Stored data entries

[./design.v]
module top(
	input wire clk,
	input wire [7:0] neighbors,
	output wire alive,
);
	logic alive = 0;
	always @(posedge clk) begin
		alive <= (alive && $countones(neighbors) == 2) || $countones(neighbors) == 3;
	end
endmodule
[./config.mk]
export PLATFORM = sky130hd
export DESIGN_NAME = top
export DESIGN_NICKNAME = top
export VERILOG_FILES = /design/flow/design.v
export SDC_FILE = /design/flow/constraint.sdc
export NUM_CORES = 4
export LEC_CHECK = 1
export CORE_AREA = 10 10 70 70
export DIE_AREA = 0 0 80 80
[./run.sh]
#!/bin/bash
# OpenROAD 26Q1-2900-gdf79404cd8, Yosys 0.63+post, stock flow scripts
make -C /OpenROAD-flow-scripts/flow DESIGN_CONFIG=/design/flow/config.mk WORK_HOME=/design/flow/orfs finish
[./constraint.sdc]
current_design top

set clk_period 2.4
set clk_io_pct 0.2

create_clock -name clk0 -period $clk_period [get_ports {clk}]

set non_clock_inputs [all_inputs -no_clocks]
set_input_delay [expr $clk_period * $clk_io_pct] -clock clk0 $non_clock_inputs
set_output_delay [expr $clk_period * $clk_io_pct] -clock clk0 [all_outputs]
==> impl_metrics.ini <==
; physical design summary
[die]
fp.dieArea_sq_um = 6400
io_pins = 10
starting_density = 0.0535
chipHeight_um = 80
fp.coreArea_sq_um = 3420
placementRows = 21
horizontal_extent_of_the_die_um = 80

[grt]
track_usage = 0.0168
grt_pass1_wl_um = 862
grt.met3_usage = 0.00795
grt.overflow.total = 0
grt_busiest_layer = met1
gr-usage-met2 = 0.0193
maximum_number_of_pins_on_one_net_before_global_route_repair = 3
grt_antenna_before_repair = 1
grt_pass1_vias = 179
routing_usage_on_met1 = 0.0276

[job]
cap_violations = 0
warnings = 31

[setup_path]
crit_type = primary input to register
r2r.worst_path.cells = 2
worst_ep_required_time_ns = 2.32
cp-start-kind = primary input
crit_path_end_kind = register
cp_max_fanout = 2
signal_arrival_time_at_the_worst_endpoint_ns = 2.63

[synth]
yosys_register_bits = 1
postSynthCellCount = 17
synthTopLogicFamily = adder cells
muxShareOfSynthArea = 0
mapped_cell_area_sq_um = 183
yosys.area_share.adder = 0.644
synthTopCellsByArea = fa_1, ha_1, dfxtp_1
synthXorXnorAreaFrac = 0
synthesized_chip_area_reported_by_yosys_sq_um = 183
top_area_frac = 0.438
synth-compound-area-share = 0.0342
ys_sh_simple = 0.151
synthDominantAreaCellType = fa_1
register_area_share_after_synthesis = 0.110
syn_avg_cell_area_sq_um = 10.7
synth.yosys.warnings = 1
ys_types = 9
yosys-stat-cells = 17

[route]
number_of_detailed_routing_iterations_run_before_antenna_repair = 1
post_drt_wl_per_cell_um = 7.27
drt_first_iter_violations = 0
route.detailed.drc = 0
antenna_left = 0
vias = 160
finalWirelength_um = 545
avgViaCountPerCell = 2.13

[status]
failed_checks = setup timing
status = finished with violations

[final_layout]
largest_register_ff_count = 1
fillCellCount = 397
max_flop_register = alive
fin_cells = 75
drive_gt1_frac = 0.464
biggestRegsByFlops = alive x1
area.growth.synth_to_final_pct = 106

[power_and_ir_drop]
pwr_density_cell_nw_per_um2 = 369
power.static_leakage_nw = 0.144
ir_worst_vdd_mv = 0.0526

[timing]
layout_min_cycle_time_ns = 2.70
max_frequency_mhz = 370
finalMaxSlewViolations = 0
setup_viol = 1
final_hold_viol_count = 0
layout_setup_ws_ns = -0.302
worstMarginPinSlew_ns = 0.179
fin_setup_tns_ns = -0.302
grt_setup_unrepaired = true
min_period_over_period = 1.13
finalClockSkew_ns = 0
timing.max_slew.rel_slack = 0.881
fin_hold_ws_ns = 0.505

[hold_path]
min-delay-path-class = register to register
min_path_cells = 2

[clock_network]
clk_pin_slew_worst_paths_ns = 0
clock_latency_ns = 0

[placement]
io_buffer_count = 9
dpl.cell_count = 73
gpl.final_weighted_congestion = 0.725
-- layout make-up --
class / count / area [sq um] / share of cell area
diodes: 1 / 2.50 / 0.00664
flip-flops and latches: 1 / 20.0 / 0.0532
repair buffers: 11 / 100 / 0.266
well taps: 46 / 57.6 / 0.153
inverters: 3 / 11.3 / 0.0299
multi-input cells: 13 / 185 / 0.492
-- cells in the final DEF (no fill, tap or decap), types with 2 or more instances in the layout --
master	netlist	final
clkdlybuf4s50_1	0	4
inv_1	3	2
fa_1	4	2
fa_2	0	2
ha_1	3	2
buf_6	0	2
dlygate4sd2_1	0	2
buf_4	0	2
-- Yosys cell counts --
cell,number
nor3_2,1
ha_1,3
nor2b_1,1
inv_1,3
nor2_1,2
nand2_1,1
dfxtp_1,1
a31oi_1,1
fa_1,4
-- stage by stage --
stage / instance area, sq um / util / worst slack (ns) / power [W]
after floorplan: 185 / - / -0.139 / 0.0000784
after global placement: 340 / 0.0996 / -0.665 / 0.000113
after detailed placement: 340 / 0.0996 / -0.756 / 0.000121
after CTS: 368 / 0.108 / -0.337 / 0.000141
after global routing: 377 / 0.110 / -0.355 / 0.000153
final: 377 / 0.110 / -0.302 / 0.000139
-- cell families (layout without fill, tap and decap cells) --
group | after synthesis | after routing
other | 0 | 1
adders and majority gates | 7 | 7
and+or+nand+nor | 5 | 5
buffers and inverters | 3 | 14
DFF | 1 | 1
AOI/OAI and AO/OA | 1 | 1
-- layer usage --
metal	wire, um	part of all wire
met5	0	0
met4	0	0
met3	76	0.14
met2	155	0.28
met1	313	0.57
-- repair_timing --
item	in CTS	in global routing
endpoints found under the setup margin	1	1
setup buffers	1	0
pin swaps	7	5
cloned	0	0
hold buffers	0	0
resized	21	1
-- final timing paths --
path,start,end,slack [ns]
worst min-delay path,alive,alive,0.50
worst max-delay path,neighbors[0],alive,-0.30
worst max register to register,alive,alive,1.83
worst min register to register,alive,alive,0.50
-- critical path: stages --
cell and delay (ns):
buf_6 0.09, fa_1 0.59, fa_1 0.45, fa_2 0.36, inv_2 0.06, fa_2 0.42, nor3_2 0.17
-- where the power goes --
part | switching (W) | total, W | internal, W
sequential | 0.00000252 | 0.0000251 | 0.0000226
clock | 0 | 0.0000000000557 | 0.0000000000557
combinational | 0.0000477 | 0.000114 | 0.0000662
No activity file was given, so power comes from the tool's default toggle rates.
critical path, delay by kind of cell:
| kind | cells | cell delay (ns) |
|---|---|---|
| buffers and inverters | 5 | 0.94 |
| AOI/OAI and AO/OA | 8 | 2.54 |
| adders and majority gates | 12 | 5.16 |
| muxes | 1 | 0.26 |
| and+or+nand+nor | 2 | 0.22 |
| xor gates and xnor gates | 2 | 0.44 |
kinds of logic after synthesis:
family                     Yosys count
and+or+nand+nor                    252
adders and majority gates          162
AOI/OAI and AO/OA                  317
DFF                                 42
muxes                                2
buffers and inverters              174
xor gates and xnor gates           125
File: /design/flow/design.v
module cnn_top(input clk, input rst, input [7:0] pixel_in, output [7:0] result);
    wire [7:0] conv_out;
    wire [7:0] relu_out;
    wire [7:0] pool_out;
    wire [7:0] fc_out;
    conv_layer u1 (.clk(clk), .rst(rst), .pixel_in(pixel_in), .pixel_out(conv_out));
    relu_layer u2 (.data_in(conv_out), .data_out(relu_out));
    pool_layer u3 (.clk(clk), .rst(rst), .data_in(relu_out), .data_out(pool_out));
    fc_layer   u4 (.clk(clk), .rst(rst), .data_in(pool_out), .data_out(fc_out));
    assign result = fc_out;
endmodule
module conv_layer(input clk, input rst, input [7:0] pixel_in, output reg [7:0] pixel_out);
    reg [7:0] kernel = 8'd2;   
    always @(posedge clk or posedge rst) begin
        if (rst)
            pixel_out <= 0;
        else
            pixel_out <= pixel_in * kernel;
    end
endmodule
module fc_layer(input clk, input rst, input [7:0] data_in, output reg [7:0] data_out);
    reg [7:0] weight = 8'd3;
    always @(posedge clk or posedge rst) begin
        if (rst)
            data_out <= 0;
        else
            data_out <= data_in * weight;
    end
endmodule
module pool_layer(input clk, input rst, input [7:0] data_in, output reg [7:0] data_out);
    reg toggle;
    always @(posedge clk or posedge rst) begin
        if (rst) begin
            data_out <= 0;
            toggle <= 0;
        end else begin
            toggle <= ~toggle;
            if (toggle)
                data_out <= data_in;
        end
    end
endmodule
module relu_layer(input signed [7:0] data_in, output [7:0] data_out);
    assign data_out = (data_in[7] == 1) ? 8'd0 : data_in;   
endmodule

REQUIREMENT:
Please make an exact copy of the lines above from the line with "grt_pass1_vias = 179" through the line with "inverters: 3 / 11.3 / 0.0299", both ends included.

RESPONSE TO THIS EXERCISE:
grt_pass1_vias = 179
routing_usage_on_met1 = 0.0276

[job]
cap_violations = 0
warnings = 31

[setup_path]
crit_type = primary input to register
r2r.worst_path.cells = 2
worst_ep_required_time_ns = 2.32
cp-start-kind = primary input
crit_path_end_kind = register
cp_max_fanout = 2
signal_arrival_time_at_the_worst_endpoint_ns = 2.63

[synth]
yosys_register_bits = 1
postSynthCellCount = 17
synthTopLogicFamily = adder cells
muxShareOfSynthArea = 0
mapped_cell_area_sq_um = 183
yosys.area_share.adder = 0.644
synthTopCellsByArea = fa_1, ha_1, dfxtp_1
synthXorXnorAreaFrac = 0
synthesized_chip_area_reported_by_yosys_sq_um = 183
top_area_frac = 0.438
synth-compound-area-share = 0.0342
ys_sh_simple = 0.151
synthDominantAreaCellType = fa_1
register_area_share_after_synthesis = 0.110
syn_avg_cell_area_sq_um = 10.7
synth.yosys.warnings = 1
ys_types = 9
yosys-stat-cells = 17

[route]
number_of_detailed_routing_iterations_run_before_antenna_repair = 1
post_drt_wl_per_cell_um = 7.27
drt_first_iter_violations = 0
route.detailed.drc = 0
antenna_left = 0
vias = 160
finalWirelength_um = 545
avgViaCountPerCell = 2.13

[status]
failed_checks = setup timing
status = finished with violations

[final_layout]
largest_register_ff_count = 1
fillCellCount = 397
max_flop_register = alive
fin_cells = 75
drive_gt1_frac = 0.464
biggestRegsByFlops = alive x1
area.growth.synth_to_final_pct = 106

[power_and_ir_drop]
pwr_density_cell_nw_per_um2 = 369
power.static_leakage_nw = 0.144
ir_worst_vdd_mv = 0.0526

[timing]
layout_min_cycle_time_ns = 2.70
max_frequency_mhz = 370
finalMaxSlewViolations = 0
setup_viol = 1
final_hold_viol_count = 0
layout_setup_ws_ns = -0.302
worstMarginPinSlew_ns = 0.179
fin_setup_tns_ns = -0.302
grt_setup_unrepaired = true
min_period_over_period = 1.13
finalClockSkew_ns = 0
timing.max_slew.rel_slack = 0.881
fin_hold_ws_ns = 0.505

[hold_path]
min-delay-path-class = register to register
min_path_cells = 2

[clock_network]
clk_pin_slew_worst_paths_ns = 0
clock_latency_ns = 0

[placement]
io_buffer_count = 9
dpl.cell_count = 73
gpl.final_weighted_congestion = 0.725
-- layout make-up --
class / count / area [sq um] / share of cell area
diodes: 1 / 2.50 / 0.00664
flip-flops and latches: 1 / 20.0 / 0.0532
repair buffers: 11 / 100 / 0.266
well taps: 46 / 57.6 / 0.153
inverters: 3 / 11.3 / 0.0299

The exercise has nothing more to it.